The process leaves a Sun-like star and its surrounding disk sitting in the interior of a low density cavity with a
massive star close at hand. Massive stars die young, exploding in violent events called “supernovas.” When a
supernova explodes it peppers surrounding infant planetary systems with newly synthesized chemical elements –
including short-lived radioactive isotopes such as iron-60.
“This is where the meteorite data come in,” said Hester. “When we look at HII regions we see that they are filled
with young, Sun-like stars, many of which are known to be surrounded by protoplanetary disks. Once you ask the
question, ‘what is going to happen when those massive stars go supernova?’, the answer is pretty obvious. Those
young disks are going to get enriched with a lot of freshly-made elements.”
“When you then pick up a meteorite and find a mix of materials that can only be easily explained by a nearby
supernova, you realize that you are looking at the answer to a very longstanding question in astronomy and
planetary science,” Desch added.
“So from this we now know that if you could go back 4.5 billion years and watch the Sun and Solar System forming,
you would see the kind of environment that you see today in the Eagle or Trifid nebulas,” said Hester.
“There are many aspects of our Solar System that seem to make sense in light of the new scenario,” notes Leshin.
“For example, this might be why the outer part of the Solar System – the Kuiper Belt – seems to end abruptly.
Ultraviolet radiation would also have played a role in the organic chemistry of the young solar system, and could
explain other peculiar effects such as anomalies in the abundances of isotopes of oxygen in meteorites.”
One of the most intriguing speculations is that the amount of radioactive material injected into the young solar
system by a supernova might have profoundly influenced the habitability of Earth itself. Heat released by the decay
of this material may have been responsible for “baking out” the planetesimals from which the earth formed, and in
the process determining how much water is on Earth today.

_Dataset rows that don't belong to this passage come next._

This design comes from an exercise in tuning for small area, a short achievable clock period and few clock cycles on the open sky130 flow, not from production work. In this exercise RTL edits were held to simulation tests only and were not proved equivalent to the original. Power is estimated from default activity; no workload was simulated.

==> flow/design.v <==
package cnn_axi_pkg;
  localparam logic [1:0] RESP_OKAY     = 2'b00;
  localparam logic [1:0] BURST_INCR    = 2'b01;
  localparam logic [3:0] CACHE_DEFAULT = 4'b0011;
  localparam logic [2:0] SIZE_16B      = 3'b100;
endpackage
module cnn_beat_reg #(
  parameter int DW = 128,
  parameter int IW = 120
) (
  input  logic          clk_i,
  input  logic          rst_ni,
  input  logic          idle_d_i,      
  input  logic [IW-1:0] init_i,
  input  logic          hold_d_i,      
  input  logic          in_valid_i,
  output logic          in_ready_o,
  output logic          in_take_o,     
  input  logic [DW-1:0] in_data_i,
  output logic          out_valid_o,
  input  logic          out_ready_i,
  output logic [DW-1:0] data_o
);
  logic          valid_q, valid_d, ready_q, ready_d;
  logic          sel_init_q, sel_in_q, sel_hold_q;
  logic [DW-1:0] data_q;
  assign in_ready_o  = ready_q;
  assign out_valid_o = valid_q;
  assign data_o      = data_q;
  assign in_take_o = sel_in_q;
  assign valid_d = valid_q ? ~out_ready_i : (in_valid_i & sel_in_q);
  assign ready_d = ~valid_d & ~hold_d_i;
  always_ff @(posedge clk_i or negedge rst_ni) begin
    if (!rst_ni) begin
      valid_q    <= 1'b0;
      ready_q    <= 1'b0;
      sel_init_q <= 1'b1;
      sel_in_q   <= 1'b0;
      sel_hold_q <= 1'b0;
    end else begin
      valid_q    <= valid_d;
      ready_q    <= ready_d;
      sel_init_q <= idle_d_i;
      sel_in_q   <= ready_d & ~idle_d_i;
      sel_hold_q <= ~ready_d;
    end
  end
  always_ff @(posedge clk_i) begin
    data_q <= (in_data_i & {DW{sel_in_q}})
            | ({{(DW-IW){1'b0}}, init_i} & {DW{sel_init_q}})
            | (data_q & {DW{sel_hold_q}});
  end
endmodule
module cnn_axi_burst_master #(
  parameter int C_M_AXI_ID_WIDTH   = 12,
  parameter int C_M_AXI_ADDR_WIDTH = 64,
  parameter int C_M_AXI_DATA_WIDTH = 128,
  parameter int BURST_LEN          = 16,
  parameter int ID_VALUE           = 0
) (
  input  logic                            M_AXI_ACLK,
  input  logic                            M_AXI_ARESETN,
  input  logic                            INIT_AXI_TXN,
  input  logic [C_M_AXI_ADDR_WIDTH-1:0]   input_Addr_Offset,
  input  logic [C_M_AXI_ADDR_WIDTH-1:0]   output_Addr_Offset,
  output logic                            TXN_DONE,
  output logic                            ERROR,
  output logic [C_M_AXI_ID_WIDTH-1:0]     M_AXI_ARID,
  output logic [C_M_AXI_ADDR_WIDTH-1:0]   M_AXI_ARADDR,
  output logic [7:0]                      M_AXI_ARLEN,
  output logic [2:0]                      M_AXI_ARSIZE,
  output logic [1:0]                      M_AXI_ARBURST,
  output logic                            M_AXI_ARLOCK,
  output logic [3:0]                      M_AXI_ARCACHE,
  output logic [2:0]                      M_AXI_ARPROT,
  output logic [3:0]                      M_AXI_ARQOS,
  output logic                            M_AXI_ARVALID,
  input  logic                            M_AXI_ARREADY,
  input  logic [C_M_AXI_ID_WIDTH-1:0]     M_AXI_RID,
  input  logic [C_M_AXI_DATA_WIDTH-1:0]   M_AXI_RDATA,
  input  logic [1:0]                      M_AXI_RRESP,
  input  logic                            M_AXI_RLAST,
  input  logic                            M_AXI_RVALID,
  output logic                            M_AXI_RREADY,
  output logic [C_M_AXI_ID_WIDTH-1:0]     M_AXI_AWID,
  output logic [C_M_AXI_ADDR_WIDTH-1:0]   M_AXI_AWADDR,
  output logic [7:0]                      M_AXI_AWLEN,
  output logic [2:0]                      M_AXI_AWSIZE,
  output logic [1:0]                      M_AXI_AWBURST,
  output logic                            M_AXI_AWLOCK,
  output logic [3:0]                      M_AXI_AWCACHE,
  output logic [2:0]                      M_AXI_AWPROT,
  output logic [3:0]                      M_AXI_AWQOS,
  output logic                            M_AXI_AWVALID,
  input  logic                            M_AXI_AWREADY,
  output logic [C_M_AXI_DATA_WIDTH-1:0]   M_AXI_WDATA,
  output logic [C_M_AXI_DATA_WIDTH/8-1:0] M_AXI_WSTRB,
  output logic                            M_AXI_WLAST,
  output logic                            M_AXI_WVALID,
  input  logic                            M_AXI_WREADY,
  input  logic [C_M_AXI_ID_WIDTH-1:0]     M_AXI_BID,
  input  logic [1:0]                      M_AXI_BRESP,
  input  logic                            M_AXI_BVALID,
  output logic                            M_AXI_BREADY
);
  localparam int CW = (BURST_LEN > 1) ? $clog2(BURST_LEN) : 1;
  localparam logic [CW-1:0] LAST_BEAT = CW'(BURST_LEN - 1);
  localparam int LO = $clog2(C_M_AXI_DATA_WIDTH / 8);    
  logic busy_q, busy_d, done_q, err_q, arvalid_q, awvalid_q, bwait_q, wlast_q;
  logic [CW-1:0] rcnt_q;
  localparam int IW = C_M_AXI_ADDR_WIDTH - LO;
  logic [C_M_AXI_DATA_WIDTH-1:0] buf_data;
  logic arvalid_d, awvalid_d;
  logic start, bad_in, bad_out, bad;
  logic r_hs, w_hs, b_hs, r_bad, r_last;
  logic wvalid, rready, r_take;
  logic unused_ids;
  assign unused_ids = ^{M_AXI_RID, M_AXI_BID};
  assign bad_in  = (|input_Addr_Offset[LO-1:0])
                 | ((&input_Addr_Offset[11:8]) & (|input_Addr_Offset[7:LO]));
  assign bad_out = (|output_Addr_Offset[LO-1:0])
                 | ((&output_Addr_Offset[11:8]) & (|output_Addr_Offset[7:LO]));
  assign bad     = bad_in | bad_out;
  assign start   = INIT_AXI_TXN & ~busy_q;
  assign r_hs   = M_AXI_RVALID & r_take;
  assign w_hs   = wvalid & M_AXI_WREADY;
  assign b_hs   = M_AXI_BVALID & bwait_q;
  assign r_last = (rcnt_q == LAST_BEAT);
  assign r_bad  = (M_AXI_RRESP != cnn_axi_pkg::RESP_OKAY)
                | (M_AXI_RLAST != r_last);
  cnn_beat_reg #(.DW(C_M_AXI_DATA_WIDTH), .IW(2 * IW)) u_buf (
    .clk_i       (M_AXI_ACLK),
    .rst_ni      (M_AXI_ARESETN),
    .idle_d_i    (~busy_d),
    .init_i      ({output_Addr_Offset[C_M_AXI_ADDR_WIDTH-1:LO],
                   input_Addr_Offset[C_M_AXI_ADDR_WIDTH-1:LO]}),
    .hold_d_i    (arvalid_d | awvalid_d),
    .in_valid_i  (M_AXI_RVALID),
    .in_ready_o  (rready),
    .in_take_o   (r_take),
    .in_data_i   (M_AXI_RDATA),
    .out_valid_o (wvalid),
    .out_ready_i (M_AXI_WREADY),
    .data_o      (buf_data)
  );
  assign M_AXI_RREADY  = rready;
  assign M_AXI_WVALID  = wvalid;
  assign M_AXI_WDATA   = buf_data;
  assign M_AXI_WLAST   = wlast_q;
  assign M_AXI_WSTRB   = '1;
  assign M_AXI_BREADY  = bwait_q;
  assign M_AXI_ARVALID = arvalid_q;
  assign M_AXI_AWVALID = awvalid_q;
  assign TXN_DONE      = done_q;
  assign ERROR         = err_q;
  assign M_AXI_ARID    = C_M_AXI_ID_WIDTH'(ID_VALUE);
  assign M_AXI_ARADDR  = {buf_data[IW-1:0], LO'(0)};
  assign M_AXI_ARLEN   = 8'(BURST_LEN - 1);
  assign M_AXI_ARSIZE  = cnn_axi_pkg::SIZE_16B;
  assign M_AXI_ARBURST = cnn_axi_pkg::BURST_INCR;
  assign M_AXI_ARLOCK  = 1'b0;
  assign M_AXI_ARCACHE = cnn_axi_pkg::CACHE_DEFAULT;
  assign M_AXI_ARPROT  = 3'b000;
  assign M_AXI_ARQOS   = 4'd0;
  assign M_AXI_AWID    = C_M_AXI_ID_WIDTH'(ID_VALUE);
  assign M_AXI_AWADDR  = {buf_data[2*IW-1:IW], LO'(0)};
  assign M_AXI_AWLEN   = 8'(BURST_LEN - 1);
  assign M_AXI_AWSIZE  = cnn_axi_pkg::SIZE_16B;
  assign M_AXI_AWBURST = cnn_axi_pkg::BURST_INCR;
  assign M_AXI_AWLOCK  = 1'b0;
  assign M_AXI_AWCACHE = cnn_axi_pkg::CACHE_DEFAULT;
  assign M_AXI_AWPROT  = 3'b000;
  assign M_AXI_AWQOS   = 4'd0;
  assign busy_d    = start | (busy_q & ~done_q);
  assign arvalid_d = (start & ~bad) | (arvalid_q & ~M_AXI_ARREADY);
  assign awvalid_d = (start & ~bad) | (awvalid_q & ~M_AXI_AWREADY);
  always_ff @(posedge M_AXI_ACLK or negedge M_AXI_ARESETN) begin
    if (!M_AXI_ARESETN) begin
      busy_q    <= 1'b0;
      done_q    <= 1'b0;
      err_q     <= 1'b0;
      arvalid_q <= 1'b0;
      awvalid_q <= 1'b0;
      bwait_q   <= 1'b0;
      wlast_q   <= 1'b0;
      rcnt_q    <= '0;
    end else begin
      busy_q    <= busy_d;
      done_q    <= (start & bad) | b_hs;
      arvalid_q <= arvalid_d;
      awvalid_q <= awvalid_d;
      bwait_q   <= (bwait_q & ~M_AXI_BVALID) | (w_hs & wlast_q);
      if (start)
        err_q <= bad;
      else if ((r_hs & r_bad) | (b_hs & (M_AXI_BRESP != cnn_axi_pkg::RESP_OKAY)))
        err_q <= 1'b1;
      if (r_hs) begin
        rcnt_q  <= rcnt_q + 1'b1;
        wlast_q <= r_last;
      end
    end
  end
endmodule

“It is kind of exciting to think that life on Earth may owe its existence to exactly what sort of massive star triggered
the formation of the Sun in the first place, and exactly how close we happened to be to that star when it went
supernova,” mused Hester. “One thing that is clear is that the traditional boundaries between fields such as
astrophysics, meteoritics, planetary science, and astrobiology just got less clear-cut. This new scenario has a lot of
implications, and makes a lot of new predictions that we can test.”
If it is accepted, the new theory may also be of use in looking for life in the universe beyond. “We want to know
how common Earth-like planets are. The problem with answering that question is that if you don’t know how
Earth-like planets are formed – if you don’t understand their connection with astrophysical environments – then
all you can do is speculate,” Hester said.
“We think that we’re starting to see a very specific causal connection between astrophysical environments and the
things that have to be in place to make a planet like ours.”